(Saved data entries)
═══

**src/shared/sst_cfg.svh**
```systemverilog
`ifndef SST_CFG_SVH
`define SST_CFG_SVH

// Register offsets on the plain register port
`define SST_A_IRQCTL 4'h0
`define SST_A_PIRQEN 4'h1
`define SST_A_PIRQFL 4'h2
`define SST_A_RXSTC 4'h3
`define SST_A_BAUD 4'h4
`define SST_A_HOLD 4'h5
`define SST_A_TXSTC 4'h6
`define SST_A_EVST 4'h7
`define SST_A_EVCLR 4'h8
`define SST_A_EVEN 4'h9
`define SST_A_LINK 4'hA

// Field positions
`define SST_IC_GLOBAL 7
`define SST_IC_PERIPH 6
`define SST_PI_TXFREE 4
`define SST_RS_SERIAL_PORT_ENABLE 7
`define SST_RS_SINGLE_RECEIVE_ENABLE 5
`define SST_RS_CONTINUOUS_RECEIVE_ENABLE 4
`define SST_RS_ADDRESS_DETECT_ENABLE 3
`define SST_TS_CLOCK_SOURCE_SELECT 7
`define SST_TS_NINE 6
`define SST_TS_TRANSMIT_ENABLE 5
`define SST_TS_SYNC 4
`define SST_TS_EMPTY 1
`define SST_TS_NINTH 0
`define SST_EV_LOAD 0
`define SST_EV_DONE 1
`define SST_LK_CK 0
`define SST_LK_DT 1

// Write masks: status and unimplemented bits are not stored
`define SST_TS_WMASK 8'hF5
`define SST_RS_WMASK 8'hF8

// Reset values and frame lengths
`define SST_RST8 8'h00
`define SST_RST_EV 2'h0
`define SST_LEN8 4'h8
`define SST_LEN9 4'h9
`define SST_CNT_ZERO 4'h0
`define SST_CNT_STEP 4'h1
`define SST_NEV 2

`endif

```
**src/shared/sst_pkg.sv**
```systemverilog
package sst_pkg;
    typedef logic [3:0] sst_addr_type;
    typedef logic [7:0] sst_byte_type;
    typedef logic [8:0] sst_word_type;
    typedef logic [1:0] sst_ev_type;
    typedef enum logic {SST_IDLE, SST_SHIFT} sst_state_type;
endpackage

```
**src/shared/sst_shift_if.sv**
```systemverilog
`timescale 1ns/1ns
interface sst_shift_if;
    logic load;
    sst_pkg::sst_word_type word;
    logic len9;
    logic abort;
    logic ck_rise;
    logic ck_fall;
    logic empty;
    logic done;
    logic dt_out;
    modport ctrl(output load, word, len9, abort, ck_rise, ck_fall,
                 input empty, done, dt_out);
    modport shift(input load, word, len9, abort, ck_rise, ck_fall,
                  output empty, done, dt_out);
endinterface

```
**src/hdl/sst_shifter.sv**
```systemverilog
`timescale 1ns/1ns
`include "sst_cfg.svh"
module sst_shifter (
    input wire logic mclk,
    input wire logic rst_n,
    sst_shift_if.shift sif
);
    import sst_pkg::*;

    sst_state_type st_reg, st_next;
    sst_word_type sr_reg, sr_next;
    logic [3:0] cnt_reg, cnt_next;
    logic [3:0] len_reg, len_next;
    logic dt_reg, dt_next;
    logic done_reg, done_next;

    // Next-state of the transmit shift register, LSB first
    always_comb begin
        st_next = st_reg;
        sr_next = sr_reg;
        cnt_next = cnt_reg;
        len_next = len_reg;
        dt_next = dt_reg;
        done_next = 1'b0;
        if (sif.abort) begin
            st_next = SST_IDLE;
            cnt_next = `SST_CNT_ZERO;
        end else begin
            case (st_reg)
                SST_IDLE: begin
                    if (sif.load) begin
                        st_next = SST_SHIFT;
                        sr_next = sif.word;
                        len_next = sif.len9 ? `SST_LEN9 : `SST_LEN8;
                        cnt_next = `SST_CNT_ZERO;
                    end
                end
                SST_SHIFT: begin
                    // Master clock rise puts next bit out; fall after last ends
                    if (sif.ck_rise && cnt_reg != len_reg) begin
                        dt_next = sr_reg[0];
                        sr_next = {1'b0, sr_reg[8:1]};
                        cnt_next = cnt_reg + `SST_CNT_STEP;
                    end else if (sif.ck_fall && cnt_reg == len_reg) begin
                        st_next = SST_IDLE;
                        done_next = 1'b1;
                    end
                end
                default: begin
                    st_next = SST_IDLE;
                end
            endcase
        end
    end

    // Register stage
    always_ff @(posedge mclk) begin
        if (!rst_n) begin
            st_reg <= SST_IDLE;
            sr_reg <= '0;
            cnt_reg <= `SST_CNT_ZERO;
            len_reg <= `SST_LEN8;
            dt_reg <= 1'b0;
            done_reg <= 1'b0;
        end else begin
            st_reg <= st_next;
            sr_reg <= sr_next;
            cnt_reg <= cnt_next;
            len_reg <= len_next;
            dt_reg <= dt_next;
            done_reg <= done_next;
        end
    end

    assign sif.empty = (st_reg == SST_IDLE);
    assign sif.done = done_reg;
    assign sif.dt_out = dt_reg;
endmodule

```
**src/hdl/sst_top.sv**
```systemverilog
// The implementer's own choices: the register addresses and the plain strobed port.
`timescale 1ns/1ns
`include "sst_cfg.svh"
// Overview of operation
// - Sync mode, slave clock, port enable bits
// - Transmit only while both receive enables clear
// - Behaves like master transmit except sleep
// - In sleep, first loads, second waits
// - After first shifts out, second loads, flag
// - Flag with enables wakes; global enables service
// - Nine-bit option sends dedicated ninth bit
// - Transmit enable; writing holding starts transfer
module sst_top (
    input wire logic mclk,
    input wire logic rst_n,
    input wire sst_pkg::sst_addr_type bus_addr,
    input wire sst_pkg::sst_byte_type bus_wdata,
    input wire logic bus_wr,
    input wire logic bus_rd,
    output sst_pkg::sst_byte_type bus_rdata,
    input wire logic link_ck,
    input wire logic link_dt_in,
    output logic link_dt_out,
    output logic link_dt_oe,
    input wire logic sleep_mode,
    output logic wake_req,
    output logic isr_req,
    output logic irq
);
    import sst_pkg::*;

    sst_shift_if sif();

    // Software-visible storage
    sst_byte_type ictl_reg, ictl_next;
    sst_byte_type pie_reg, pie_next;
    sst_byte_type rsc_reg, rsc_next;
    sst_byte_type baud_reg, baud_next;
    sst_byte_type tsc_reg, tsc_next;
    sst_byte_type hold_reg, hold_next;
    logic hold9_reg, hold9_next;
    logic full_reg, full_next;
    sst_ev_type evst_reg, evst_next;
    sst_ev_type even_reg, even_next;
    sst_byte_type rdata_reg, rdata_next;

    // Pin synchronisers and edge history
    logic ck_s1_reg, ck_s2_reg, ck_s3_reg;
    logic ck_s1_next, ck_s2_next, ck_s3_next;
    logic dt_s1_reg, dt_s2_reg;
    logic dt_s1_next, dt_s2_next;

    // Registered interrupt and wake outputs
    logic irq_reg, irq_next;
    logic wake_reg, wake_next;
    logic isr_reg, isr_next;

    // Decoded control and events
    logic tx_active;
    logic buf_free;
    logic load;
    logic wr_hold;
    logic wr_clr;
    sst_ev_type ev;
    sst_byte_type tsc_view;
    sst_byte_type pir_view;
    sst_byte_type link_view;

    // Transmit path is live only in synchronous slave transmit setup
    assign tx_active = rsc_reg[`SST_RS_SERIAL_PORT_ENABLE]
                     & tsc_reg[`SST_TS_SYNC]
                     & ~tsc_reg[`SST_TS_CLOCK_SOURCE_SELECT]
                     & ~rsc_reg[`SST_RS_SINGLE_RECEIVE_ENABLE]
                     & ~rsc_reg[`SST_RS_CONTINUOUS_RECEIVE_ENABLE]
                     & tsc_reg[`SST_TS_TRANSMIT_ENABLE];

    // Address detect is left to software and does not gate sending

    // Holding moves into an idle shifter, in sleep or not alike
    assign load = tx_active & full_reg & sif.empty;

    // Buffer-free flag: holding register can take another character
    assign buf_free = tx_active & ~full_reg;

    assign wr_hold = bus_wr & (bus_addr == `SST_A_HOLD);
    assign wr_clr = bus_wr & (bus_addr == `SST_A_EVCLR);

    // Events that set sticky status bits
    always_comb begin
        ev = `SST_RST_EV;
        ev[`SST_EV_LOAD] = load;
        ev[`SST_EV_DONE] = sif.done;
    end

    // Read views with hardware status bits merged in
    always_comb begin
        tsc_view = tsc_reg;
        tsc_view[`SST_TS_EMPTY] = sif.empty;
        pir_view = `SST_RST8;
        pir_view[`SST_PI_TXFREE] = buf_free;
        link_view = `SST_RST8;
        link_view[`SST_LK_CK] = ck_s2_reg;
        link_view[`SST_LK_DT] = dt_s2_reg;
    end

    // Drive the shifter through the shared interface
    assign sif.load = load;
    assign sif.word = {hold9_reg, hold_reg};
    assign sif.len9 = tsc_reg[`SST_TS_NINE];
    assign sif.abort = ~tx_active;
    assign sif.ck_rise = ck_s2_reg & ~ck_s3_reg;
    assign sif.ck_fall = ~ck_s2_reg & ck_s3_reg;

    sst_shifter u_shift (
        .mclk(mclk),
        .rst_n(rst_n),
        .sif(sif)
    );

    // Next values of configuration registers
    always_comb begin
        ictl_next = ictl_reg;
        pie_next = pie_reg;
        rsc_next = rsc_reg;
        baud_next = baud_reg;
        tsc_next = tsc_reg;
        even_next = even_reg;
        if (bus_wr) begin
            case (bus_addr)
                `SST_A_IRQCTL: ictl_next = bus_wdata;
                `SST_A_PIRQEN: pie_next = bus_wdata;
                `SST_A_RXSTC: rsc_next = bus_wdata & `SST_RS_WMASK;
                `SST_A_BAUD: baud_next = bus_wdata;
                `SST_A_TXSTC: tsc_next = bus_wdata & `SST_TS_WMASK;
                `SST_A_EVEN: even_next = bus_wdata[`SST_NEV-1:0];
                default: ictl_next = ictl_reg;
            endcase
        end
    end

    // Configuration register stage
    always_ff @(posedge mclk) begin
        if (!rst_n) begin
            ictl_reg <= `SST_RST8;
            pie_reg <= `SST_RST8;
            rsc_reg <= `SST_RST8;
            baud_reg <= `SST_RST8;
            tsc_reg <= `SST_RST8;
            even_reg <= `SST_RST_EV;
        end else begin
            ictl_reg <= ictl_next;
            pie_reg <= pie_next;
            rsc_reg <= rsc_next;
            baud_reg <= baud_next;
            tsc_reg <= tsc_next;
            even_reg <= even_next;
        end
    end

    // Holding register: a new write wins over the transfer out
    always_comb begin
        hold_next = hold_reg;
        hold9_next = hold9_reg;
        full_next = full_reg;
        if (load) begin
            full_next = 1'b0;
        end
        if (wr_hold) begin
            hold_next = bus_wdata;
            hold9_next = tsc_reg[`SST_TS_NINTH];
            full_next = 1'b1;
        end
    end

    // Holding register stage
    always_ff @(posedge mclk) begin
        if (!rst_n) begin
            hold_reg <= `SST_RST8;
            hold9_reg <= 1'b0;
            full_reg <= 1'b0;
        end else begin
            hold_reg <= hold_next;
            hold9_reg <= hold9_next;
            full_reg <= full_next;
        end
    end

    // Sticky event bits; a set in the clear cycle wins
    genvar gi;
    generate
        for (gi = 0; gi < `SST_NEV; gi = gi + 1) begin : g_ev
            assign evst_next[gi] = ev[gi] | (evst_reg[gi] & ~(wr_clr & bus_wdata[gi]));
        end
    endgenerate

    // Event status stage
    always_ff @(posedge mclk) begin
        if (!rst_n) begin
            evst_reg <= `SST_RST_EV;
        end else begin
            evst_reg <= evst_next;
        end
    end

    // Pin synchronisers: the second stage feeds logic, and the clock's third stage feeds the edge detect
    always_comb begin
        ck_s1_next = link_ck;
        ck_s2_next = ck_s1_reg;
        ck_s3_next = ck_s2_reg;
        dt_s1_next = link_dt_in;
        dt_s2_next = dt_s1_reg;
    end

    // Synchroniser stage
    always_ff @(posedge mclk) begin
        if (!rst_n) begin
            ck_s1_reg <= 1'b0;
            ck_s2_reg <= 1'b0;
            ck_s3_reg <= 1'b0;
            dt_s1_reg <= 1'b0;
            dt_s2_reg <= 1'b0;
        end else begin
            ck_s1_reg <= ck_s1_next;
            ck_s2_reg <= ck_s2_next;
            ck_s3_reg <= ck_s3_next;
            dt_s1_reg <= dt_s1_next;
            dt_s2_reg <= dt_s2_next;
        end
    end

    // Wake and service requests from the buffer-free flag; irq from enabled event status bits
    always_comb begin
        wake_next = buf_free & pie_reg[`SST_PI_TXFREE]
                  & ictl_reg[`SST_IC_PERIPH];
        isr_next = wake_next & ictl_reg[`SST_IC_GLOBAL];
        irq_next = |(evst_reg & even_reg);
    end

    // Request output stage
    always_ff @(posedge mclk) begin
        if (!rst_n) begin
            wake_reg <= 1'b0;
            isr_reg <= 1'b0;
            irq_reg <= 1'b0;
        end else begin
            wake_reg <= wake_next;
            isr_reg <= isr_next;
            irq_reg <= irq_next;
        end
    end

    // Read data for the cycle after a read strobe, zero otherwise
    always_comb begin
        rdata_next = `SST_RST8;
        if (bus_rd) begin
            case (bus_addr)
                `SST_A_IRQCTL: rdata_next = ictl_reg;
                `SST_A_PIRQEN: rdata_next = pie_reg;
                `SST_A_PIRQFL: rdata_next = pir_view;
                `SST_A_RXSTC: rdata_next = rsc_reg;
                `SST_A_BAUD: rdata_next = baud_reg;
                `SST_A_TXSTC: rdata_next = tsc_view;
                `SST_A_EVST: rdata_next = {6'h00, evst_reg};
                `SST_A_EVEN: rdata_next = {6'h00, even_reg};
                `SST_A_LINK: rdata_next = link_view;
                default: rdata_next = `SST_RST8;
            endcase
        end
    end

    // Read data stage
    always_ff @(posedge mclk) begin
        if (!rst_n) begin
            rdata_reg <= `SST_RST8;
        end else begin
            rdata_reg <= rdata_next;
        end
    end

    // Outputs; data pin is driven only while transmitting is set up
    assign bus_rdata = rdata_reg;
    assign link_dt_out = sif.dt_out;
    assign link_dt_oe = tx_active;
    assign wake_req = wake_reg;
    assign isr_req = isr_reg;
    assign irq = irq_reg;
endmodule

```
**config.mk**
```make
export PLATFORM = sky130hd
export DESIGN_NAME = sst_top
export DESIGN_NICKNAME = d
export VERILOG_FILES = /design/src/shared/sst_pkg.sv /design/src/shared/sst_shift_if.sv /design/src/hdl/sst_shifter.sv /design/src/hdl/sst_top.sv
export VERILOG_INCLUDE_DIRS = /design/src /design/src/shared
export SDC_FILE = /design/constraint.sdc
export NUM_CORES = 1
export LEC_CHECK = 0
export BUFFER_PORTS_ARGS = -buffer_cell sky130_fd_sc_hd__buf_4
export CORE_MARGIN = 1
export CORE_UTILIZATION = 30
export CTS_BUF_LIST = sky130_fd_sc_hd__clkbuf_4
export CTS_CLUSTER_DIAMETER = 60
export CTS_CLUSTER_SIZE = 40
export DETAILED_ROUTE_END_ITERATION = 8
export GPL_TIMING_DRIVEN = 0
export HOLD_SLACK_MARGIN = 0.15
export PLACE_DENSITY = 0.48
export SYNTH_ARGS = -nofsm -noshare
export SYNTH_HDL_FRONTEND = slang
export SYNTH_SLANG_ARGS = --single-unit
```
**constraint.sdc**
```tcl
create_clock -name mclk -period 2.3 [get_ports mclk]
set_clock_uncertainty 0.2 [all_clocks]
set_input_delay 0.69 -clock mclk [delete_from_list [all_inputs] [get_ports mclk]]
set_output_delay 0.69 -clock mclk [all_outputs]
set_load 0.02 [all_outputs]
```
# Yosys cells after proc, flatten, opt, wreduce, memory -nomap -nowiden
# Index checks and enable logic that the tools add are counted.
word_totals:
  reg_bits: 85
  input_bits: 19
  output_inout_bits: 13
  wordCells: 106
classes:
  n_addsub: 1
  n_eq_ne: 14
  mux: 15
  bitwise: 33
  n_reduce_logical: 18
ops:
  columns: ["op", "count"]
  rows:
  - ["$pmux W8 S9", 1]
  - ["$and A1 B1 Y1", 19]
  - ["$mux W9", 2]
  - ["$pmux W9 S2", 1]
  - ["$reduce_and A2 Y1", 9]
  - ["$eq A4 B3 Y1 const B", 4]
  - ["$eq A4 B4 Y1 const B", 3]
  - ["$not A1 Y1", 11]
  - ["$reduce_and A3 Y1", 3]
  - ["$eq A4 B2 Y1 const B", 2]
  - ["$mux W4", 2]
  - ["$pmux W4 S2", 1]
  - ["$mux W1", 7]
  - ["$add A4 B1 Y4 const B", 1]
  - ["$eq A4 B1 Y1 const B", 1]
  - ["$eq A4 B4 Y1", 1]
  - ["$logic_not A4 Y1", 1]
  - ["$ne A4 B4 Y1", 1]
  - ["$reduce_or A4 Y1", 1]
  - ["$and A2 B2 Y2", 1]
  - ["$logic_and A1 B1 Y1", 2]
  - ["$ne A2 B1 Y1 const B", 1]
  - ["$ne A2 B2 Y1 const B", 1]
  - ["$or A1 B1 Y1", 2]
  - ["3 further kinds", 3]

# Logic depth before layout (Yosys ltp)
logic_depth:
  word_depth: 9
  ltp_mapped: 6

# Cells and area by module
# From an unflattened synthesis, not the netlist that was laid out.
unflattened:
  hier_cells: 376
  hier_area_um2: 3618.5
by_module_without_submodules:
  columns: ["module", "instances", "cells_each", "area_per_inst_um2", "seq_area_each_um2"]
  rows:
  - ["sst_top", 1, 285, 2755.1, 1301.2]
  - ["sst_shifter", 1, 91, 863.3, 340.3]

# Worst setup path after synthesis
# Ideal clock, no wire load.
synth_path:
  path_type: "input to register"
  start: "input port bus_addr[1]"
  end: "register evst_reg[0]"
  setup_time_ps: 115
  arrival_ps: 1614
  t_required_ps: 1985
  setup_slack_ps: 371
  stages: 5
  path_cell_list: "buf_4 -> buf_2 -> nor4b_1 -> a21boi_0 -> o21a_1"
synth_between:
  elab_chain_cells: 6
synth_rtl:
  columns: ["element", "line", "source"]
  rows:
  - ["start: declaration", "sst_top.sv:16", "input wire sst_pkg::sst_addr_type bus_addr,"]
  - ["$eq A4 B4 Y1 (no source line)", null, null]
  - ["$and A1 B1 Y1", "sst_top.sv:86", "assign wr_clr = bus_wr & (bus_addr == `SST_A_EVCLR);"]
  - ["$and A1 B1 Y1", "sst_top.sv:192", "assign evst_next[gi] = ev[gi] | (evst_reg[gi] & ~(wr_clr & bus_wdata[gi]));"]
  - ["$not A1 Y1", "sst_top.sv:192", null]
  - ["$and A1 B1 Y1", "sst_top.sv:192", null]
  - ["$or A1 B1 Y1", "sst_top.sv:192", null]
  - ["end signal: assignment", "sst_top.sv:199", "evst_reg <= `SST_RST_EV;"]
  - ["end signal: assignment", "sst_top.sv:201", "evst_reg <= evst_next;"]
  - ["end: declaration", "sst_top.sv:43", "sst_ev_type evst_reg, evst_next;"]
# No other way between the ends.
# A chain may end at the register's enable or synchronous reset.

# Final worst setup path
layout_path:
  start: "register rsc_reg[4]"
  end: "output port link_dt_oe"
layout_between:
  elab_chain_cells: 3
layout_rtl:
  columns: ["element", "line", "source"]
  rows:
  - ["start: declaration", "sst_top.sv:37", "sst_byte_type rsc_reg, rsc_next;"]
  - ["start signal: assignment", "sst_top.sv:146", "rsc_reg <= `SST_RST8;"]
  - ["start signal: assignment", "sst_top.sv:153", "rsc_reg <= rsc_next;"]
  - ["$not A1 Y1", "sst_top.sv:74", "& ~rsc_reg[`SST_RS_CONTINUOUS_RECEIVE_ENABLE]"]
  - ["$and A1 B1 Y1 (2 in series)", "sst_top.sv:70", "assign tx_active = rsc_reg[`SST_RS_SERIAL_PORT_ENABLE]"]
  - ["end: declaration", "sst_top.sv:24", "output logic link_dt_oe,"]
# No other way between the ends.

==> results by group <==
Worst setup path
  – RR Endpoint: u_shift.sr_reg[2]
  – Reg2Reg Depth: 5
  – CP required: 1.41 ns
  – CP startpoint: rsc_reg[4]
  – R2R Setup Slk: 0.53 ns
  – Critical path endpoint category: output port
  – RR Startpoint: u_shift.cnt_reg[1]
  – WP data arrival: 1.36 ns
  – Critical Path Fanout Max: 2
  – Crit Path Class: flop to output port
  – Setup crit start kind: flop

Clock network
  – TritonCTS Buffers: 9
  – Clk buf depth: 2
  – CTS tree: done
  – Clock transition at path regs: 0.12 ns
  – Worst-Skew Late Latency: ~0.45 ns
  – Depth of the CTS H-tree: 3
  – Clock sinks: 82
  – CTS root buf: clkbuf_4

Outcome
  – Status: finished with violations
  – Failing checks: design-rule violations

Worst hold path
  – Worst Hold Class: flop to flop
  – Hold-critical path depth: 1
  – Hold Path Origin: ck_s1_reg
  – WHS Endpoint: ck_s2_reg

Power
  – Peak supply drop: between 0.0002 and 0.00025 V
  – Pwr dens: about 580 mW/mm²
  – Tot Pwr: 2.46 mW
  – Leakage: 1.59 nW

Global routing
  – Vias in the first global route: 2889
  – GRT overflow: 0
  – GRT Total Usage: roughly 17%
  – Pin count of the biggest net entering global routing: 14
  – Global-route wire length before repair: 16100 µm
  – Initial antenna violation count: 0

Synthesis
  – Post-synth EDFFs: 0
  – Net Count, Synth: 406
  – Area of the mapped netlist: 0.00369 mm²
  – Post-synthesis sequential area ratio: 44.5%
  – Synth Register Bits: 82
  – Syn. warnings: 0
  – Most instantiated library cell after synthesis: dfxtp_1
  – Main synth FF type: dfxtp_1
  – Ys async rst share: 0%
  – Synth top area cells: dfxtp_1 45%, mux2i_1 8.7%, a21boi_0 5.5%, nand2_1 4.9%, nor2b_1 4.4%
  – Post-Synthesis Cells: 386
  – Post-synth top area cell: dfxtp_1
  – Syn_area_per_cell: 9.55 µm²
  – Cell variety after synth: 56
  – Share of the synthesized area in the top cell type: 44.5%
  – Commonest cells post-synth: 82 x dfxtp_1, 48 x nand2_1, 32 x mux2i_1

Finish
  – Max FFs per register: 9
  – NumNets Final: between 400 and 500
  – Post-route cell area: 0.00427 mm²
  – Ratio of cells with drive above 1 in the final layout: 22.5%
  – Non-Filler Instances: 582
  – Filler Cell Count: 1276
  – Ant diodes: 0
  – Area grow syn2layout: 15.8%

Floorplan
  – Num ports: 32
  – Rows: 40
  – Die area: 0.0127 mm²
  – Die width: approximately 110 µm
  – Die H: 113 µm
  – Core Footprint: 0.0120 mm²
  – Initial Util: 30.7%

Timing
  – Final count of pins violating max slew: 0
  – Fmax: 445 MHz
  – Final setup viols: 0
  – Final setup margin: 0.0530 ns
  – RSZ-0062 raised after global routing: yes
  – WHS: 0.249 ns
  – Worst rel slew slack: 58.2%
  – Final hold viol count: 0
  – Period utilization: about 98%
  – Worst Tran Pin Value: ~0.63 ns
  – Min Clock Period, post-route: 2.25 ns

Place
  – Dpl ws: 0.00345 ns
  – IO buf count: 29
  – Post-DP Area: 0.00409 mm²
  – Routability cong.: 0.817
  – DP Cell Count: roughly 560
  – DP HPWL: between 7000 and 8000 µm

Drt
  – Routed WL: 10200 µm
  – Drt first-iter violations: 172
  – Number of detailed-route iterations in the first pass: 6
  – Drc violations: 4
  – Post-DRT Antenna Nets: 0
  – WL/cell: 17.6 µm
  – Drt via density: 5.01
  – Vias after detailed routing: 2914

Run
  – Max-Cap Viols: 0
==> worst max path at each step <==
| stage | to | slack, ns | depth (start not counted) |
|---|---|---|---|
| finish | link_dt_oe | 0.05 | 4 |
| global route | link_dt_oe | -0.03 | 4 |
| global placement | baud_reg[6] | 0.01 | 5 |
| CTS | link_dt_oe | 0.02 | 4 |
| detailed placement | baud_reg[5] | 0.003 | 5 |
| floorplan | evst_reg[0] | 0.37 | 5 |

═══

WORK REQUIRED. Using the entries above, give again exactly the lines from the line holding "A4 B2 Y1 const" through the line holding "hier_area_um2: 3618.5". Include both end lines and nothing else.

ANSWER SECTION.
  - ["$eq A4 B2 Y1 const B", 2]
  - ["$mux W4", 2]
  - ["$pmux W4 S2", 1]
  - ["$mux W1", 7]
  - ["$add A4 B1 Y4 const B", 1]
  - ["$eq A4 B1 Y1 const B", 1]
  - ["$eq A4 B4 Y1", 1]
  - ["$logic_not A4 Y1", 1]
  - ["$ne A4 B4 Y1", 1]
  - ["$reduce_or A4 Y1", 1]
  - ["$and A2 B2 Y2", 1]
  - ["$logic_and A1 B1 Y1", 2]
  - ["$ne A2 B1 Y1 const B", 1]
  - ["$ne A2 B2 Y1 const B", 1]
  - ["$or A1 B1 Y1", 2]
  - ["3 further kinds", 3]

# Logic depth before layout (Yosys ltp)
logic_depth:
  word_depth: 9
  ltp_mapped: 6

# Cells and area by module
# From an unflattened synthesis, not the netlist that was laid out.
unflattened:
  hier_cells: 376
  hier_area_um2: 3618.5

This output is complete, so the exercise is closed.